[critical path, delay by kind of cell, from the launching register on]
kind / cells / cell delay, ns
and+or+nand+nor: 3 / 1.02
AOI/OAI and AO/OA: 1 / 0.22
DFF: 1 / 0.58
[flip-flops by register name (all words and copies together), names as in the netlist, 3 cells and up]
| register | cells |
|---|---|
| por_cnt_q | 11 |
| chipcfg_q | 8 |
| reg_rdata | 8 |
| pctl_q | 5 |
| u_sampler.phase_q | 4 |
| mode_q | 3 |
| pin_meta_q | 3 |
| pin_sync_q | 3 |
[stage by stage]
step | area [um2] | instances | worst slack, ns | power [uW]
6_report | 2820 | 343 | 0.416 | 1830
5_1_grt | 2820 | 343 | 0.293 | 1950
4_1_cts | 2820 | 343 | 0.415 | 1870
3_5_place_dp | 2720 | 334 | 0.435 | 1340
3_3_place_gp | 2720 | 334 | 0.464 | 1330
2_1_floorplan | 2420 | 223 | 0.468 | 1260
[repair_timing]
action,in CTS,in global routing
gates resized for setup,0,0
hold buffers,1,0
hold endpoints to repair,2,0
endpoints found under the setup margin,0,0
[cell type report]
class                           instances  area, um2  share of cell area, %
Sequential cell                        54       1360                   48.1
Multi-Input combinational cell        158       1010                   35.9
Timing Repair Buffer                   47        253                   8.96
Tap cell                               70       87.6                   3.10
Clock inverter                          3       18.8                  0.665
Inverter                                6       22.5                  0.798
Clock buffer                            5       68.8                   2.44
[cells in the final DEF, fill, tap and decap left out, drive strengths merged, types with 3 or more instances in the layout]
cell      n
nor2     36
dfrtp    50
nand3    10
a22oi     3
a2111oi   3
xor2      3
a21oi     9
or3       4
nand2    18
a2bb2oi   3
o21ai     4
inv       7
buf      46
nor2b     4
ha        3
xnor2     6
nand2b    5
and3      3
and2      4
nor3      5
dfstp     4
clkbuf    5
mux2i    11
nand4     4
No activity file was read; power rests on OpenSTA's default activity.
==
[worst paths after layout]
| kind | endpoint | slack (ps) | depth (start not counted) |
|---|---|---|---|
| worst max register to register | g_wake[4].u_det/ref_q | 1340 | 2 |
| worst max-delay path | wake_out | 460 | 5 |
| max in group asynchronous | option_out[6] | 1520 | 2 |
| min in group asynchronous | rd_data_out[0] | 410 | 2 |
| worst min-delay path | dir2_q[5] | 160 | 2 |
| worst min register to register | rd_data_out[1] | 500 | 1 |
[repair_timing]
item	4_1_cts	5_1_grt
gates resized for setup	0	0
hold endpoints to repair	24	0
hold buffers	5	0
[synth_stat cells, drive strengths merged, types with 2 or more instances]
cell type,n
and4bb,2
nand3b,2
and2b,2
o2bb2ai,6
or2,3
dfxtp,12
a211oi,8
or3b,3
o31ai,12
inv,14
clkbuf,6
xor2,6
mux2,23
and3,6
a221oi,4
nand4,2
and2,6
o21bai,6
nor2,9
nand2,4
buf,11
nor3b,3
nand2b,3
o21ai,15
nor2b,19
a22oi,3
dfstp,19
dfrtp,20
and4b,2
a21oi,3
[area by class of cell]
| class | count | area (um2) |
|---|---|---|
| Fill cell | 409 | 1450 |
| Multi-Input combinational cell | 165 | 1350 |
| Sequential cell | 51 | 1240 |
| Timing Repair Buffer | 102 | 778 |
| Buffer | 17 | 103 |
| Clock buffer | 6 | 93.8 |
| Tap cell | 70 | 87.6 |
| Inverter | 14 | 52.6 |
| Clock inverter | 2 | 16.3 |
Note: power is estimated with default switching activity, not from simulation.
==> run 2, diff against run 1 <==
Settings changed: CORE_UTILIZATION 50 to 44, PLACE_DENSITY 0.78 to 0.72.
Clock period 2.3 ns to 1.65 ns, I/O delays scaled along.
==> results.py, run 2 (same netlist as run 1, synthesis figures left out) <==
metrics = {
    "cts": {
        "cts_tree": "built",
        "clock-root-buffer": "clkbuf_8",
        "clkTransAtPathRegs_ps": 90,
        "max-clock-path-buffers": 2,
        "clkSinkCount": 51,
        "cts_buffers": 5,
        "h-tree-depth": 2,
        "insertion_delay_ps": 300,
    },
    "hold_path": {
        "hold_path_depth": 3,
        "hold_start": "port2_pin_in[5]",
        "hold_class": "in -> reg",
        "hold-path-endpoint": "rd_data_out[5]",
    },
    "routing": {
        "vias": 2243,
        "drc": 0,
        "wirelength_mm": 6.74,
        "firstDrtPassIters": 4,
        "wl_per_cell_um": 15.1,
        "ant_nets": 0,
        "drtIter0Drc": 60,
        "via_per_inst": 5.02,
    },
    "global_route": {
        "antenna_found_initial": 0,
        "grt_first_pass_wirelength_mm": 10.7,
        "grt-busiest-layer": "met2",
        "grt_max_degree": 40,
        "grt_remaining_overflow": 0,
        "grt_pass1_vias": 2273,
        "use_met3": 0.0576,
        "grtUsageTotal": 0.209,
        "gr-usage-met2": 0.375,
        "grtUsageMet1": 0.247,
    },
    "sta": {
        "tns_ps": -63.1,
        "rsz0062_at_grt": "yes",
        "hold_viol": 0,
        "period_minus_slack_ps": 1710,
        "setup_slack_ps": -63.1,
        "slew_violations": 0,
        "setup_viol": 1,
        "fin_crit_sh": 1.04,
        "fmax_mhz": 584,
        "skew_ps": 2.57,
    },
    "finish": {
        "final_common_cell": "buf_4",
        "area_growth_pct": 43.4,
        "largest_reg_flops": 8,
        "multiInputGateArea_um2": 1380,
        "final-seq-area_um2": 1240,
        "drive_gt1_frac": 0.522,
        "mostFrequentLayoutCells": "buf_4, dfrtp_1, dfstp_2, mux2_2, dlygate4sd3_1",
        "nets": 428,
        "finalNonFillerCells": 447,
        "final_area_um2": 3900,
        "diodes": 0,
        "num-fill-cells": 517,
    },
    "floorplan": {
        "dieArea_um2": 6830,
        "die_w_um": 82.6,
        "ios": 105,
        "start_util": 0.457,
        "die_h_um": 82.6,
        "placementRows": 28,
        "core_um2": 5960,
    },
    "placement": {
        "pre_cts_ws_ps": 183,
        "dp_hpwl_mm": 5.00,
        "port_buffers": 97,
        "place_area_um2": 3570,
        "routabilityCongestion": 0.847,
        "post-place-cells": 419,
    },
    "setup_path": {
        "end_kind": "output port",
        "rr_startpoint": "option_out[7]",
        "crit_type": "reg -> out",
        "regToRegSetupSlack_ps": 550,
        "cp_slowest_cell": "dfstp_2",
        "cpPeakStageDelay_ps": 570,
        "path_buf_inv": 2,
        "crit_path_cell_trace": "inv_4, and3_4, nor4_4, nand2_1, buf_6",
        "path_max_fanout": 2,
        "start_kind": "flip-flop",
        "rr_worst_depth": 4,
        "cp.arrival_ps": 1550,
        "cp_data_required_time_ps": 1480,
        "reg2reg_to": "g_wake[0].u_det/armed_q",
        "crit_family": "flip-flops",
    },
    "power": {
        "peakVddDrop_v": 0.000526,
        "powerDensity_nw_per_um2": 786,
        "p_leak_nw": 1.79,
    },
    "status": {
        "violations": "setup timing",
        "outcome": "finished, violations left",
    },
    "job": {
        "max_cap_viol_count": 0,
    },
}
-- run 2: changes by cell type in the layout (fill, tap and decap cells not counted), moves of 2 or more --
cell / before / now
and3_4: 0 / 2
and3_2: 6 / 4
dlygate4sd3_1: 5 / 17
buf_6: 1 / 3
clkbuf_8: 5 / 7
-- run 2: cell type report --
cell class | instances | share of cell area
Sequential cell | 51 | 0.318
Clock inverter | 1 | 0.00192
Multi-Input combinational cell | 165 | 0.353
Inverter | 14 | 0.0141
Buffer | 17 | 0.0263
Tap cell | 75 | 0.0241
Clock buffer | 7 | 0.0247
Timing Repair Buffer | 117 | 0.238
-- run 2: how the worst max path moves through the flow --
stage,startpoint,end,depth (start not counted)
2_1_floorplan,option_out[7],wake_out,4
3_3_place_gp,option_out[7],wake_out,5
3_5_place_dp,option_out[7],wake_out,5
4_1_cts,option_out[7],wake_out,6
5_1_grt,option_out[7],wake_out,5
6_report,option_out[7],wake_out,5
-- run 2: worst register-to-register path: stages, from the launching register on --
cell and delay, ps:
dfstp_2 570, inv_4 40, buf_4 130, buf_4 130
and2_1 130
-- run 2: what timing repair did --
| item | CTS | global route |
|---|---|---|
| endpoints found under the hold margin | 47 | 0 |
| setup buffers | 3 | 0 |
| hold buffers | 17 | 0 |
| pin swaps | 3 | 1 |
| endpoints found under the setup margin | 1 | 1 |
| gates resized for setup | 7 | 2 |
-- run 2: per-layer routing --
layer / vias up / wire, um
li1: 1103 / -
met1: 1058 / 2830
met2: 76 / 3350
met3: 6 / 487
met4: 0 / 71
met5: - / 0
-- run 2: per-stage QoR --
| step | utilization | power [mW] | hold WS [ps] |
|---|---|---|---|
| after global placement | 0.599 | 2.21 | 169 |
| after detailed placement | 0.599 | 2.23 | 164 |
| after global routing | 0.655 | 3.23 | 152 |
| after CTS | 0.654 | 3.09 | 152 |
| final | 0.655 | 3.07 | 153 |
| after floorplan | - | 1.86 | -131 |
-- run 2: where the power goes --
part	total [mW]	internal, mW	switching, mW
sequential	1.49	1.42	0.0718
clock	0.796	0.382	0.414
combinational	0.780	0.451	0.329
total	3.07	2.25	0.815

What the task asks: Copy each line of the listing that contains "launching".

Exercise output:
[critical path, delay by kind of cell, from the launching register on]
-- run 2: worst register-to-register path: stages, from the launching register on --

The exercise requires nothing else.